**Instructions for the task:** Go to the line below containing "final | 3.409 | 404 | 0.05635" and print exactly from there through the line containing "-- run 2: per-layer", both included. Print nothing else.

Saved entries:
•••

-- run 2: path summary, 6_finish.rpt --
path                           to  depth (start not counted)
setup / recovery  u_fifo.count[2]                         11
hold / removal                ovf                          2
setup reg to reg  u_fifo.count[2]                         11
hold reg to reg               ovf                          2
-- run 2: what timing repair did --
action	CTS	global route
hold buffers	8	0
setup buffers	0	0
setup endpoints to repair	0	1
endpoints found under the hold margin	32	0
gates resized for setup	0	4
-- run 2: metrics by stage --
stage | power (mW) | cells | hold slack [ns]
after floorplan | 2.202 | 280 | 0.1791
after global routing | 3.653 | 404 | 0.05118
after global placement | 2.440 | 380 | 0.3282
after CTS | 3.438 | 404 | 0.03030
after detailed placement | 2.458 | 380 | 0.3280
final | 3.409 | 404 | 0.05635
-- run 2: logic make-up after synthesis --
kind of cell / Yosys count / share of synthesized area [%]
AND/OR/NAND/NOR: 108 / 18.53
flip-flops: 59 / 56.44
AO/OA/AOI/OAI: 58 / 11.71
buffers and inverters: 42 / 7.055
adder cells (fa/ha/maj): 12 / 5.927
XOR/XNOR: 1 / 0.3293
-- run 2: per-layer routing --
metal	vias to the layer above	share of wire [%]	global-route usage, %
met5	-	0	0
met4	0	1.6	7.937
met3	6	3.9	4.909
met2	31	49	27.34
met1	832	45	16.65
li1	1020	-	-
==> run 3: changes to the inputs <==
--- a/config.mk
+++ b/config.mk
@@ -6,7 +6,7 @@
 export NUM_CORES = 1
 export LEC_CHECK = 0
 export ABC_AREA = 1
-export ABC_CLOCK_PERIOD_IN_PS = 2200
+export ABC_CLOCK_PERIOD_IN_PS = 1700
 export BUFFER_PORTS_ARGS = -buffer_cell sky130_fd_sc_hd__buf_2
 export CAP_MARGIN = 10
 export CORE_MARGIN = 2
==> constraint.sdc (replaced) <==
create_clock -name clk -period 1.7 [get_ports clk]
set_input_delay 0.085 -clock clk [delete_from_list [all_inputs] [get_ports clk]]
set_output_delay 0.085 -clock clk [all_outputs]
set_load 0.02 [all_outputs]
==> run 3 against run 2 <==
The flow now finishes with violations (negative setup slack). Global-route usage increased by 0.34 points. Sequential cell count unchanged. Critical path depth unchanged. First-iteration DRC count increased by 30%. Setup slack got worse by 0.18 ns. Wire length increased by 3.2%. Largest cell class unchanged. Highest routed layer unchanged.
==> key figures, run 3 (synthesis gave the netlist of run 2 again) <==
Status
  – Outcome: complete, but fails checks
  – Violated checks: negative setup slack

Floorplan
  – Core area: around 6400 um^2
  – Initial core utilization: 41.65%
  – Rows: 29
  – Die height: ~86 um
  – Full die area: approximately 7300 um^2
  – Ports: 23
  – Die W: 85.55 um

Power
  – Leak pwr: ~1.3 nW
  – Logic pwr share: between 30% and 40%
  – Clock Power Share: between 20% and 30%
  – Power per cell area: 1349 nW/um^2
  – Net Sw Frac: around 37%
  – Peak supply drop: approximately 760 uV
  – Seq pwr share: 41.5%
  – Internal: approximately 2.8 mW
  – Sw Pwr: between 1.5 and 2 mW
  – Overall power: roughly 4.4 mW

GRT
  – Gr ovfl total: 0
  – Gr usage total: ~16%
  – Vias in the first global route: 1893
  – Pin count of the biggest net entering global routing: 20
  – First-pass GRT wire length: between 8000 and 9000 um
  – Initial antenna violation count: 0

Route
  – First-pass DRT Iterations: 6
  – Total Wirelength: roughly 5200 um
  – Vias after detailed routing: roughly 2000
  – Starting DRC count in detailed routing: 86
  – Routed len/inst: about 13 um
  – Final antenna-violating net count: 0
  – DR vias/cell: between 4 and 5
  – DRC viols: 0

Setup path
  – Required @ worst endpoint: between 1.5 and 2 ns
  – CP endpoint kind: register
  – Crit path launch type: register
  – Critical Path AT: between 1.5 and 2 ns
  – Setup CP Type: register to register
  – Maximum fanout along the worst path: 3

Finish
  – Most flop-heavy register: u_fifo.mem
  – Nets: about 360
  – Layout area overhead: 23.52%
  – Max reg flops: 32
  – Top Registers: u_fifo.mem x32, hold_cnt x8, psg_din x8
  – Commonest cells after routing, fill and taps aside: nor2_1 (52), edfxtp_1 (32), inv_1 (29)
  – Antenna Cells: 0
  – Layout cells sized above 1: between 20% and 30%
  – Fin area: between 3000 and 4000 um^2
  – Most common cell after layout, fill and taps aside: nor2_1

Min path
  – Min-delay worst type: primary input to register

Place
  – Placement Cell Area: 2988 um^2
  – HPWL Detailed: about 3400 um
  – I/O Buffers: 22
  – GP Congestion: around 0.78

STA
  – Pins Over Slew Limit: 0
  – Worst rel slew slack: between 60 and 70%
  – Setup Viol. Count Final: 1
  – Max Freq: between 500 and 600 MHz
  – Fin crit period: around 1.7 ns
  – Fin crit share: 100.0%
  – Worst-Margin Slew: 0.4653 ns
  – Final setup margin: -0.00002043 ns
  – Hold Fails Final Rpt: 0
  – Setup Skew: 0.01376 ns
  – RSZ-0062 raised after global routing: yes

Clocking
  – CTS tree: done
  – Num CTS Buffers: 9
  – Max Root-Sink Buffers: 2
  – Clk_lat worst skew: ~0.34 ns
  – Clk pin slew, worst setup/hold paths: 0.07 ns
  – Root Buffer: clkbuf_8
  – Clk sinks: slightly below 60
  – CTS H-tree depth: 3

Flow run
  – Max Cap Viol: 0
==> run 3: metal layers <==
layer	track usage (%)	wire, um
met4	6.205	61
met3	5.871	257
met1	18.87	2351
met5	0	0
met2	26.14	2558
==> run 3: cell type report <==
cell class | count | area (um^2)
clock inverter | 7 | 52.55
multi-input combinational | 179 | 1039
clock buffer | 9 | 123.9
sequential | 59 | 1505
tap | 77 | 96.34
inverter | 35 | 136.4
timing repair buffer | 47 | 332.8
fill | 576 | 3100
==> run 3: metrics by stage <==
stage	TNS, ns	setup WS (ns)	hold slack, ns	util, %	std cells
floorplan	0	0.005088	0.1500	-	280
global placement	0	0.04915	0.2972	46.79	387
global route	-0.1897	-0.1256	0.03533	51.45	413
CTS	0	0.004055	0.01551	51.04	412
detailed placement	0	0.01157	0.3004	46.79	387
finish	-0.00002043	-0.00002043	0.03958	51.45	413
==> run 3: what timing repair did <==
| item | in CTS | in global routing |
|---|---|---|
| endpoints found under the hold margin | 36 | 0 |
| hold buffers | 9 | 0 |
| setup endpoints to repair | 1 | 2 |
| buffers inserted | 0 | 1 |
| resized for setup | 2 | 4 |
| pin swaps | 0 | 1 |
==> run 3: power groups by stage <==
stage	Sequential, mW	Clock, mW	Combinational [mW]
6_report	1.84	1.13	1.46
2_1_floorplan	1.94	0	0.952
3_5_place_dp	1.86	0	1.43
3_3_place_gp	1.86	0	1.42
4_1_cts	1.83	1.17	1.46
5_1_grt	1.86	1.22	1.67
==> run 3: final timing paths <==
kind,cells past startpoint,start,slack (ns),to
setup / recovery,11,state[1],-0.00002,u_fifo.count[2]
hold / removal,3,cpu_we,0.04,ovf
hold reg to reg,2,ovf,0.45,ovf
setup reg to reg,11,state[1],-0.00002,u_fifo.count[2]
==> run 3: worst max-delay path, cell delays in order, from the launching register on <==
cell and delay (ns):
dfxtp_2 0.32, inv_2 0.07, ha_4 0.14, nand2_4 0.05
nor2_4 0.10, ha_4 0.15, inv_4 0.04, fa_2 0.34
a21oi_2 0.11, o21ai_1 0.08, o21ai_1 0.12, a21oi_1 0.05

•••

**Completed task:**
final | 3.409 | 404 | 0.05635
-- run 2: logic make-up after synthesis --
kind of cell / Yosys count / share of synthesized area [%]
AND/OR/NAND/NOR: 108 / 18.53
flip-flops: 59 / 56.44
AO/OA/AOI/OAI: 58 / 11.71
buffers and inverters: 42 / 7.055
adder cells (fa/ha/maj): 12 / 5.927
XOR/XNOR: 1 / 0.3293
-- run 2: per-layer routing --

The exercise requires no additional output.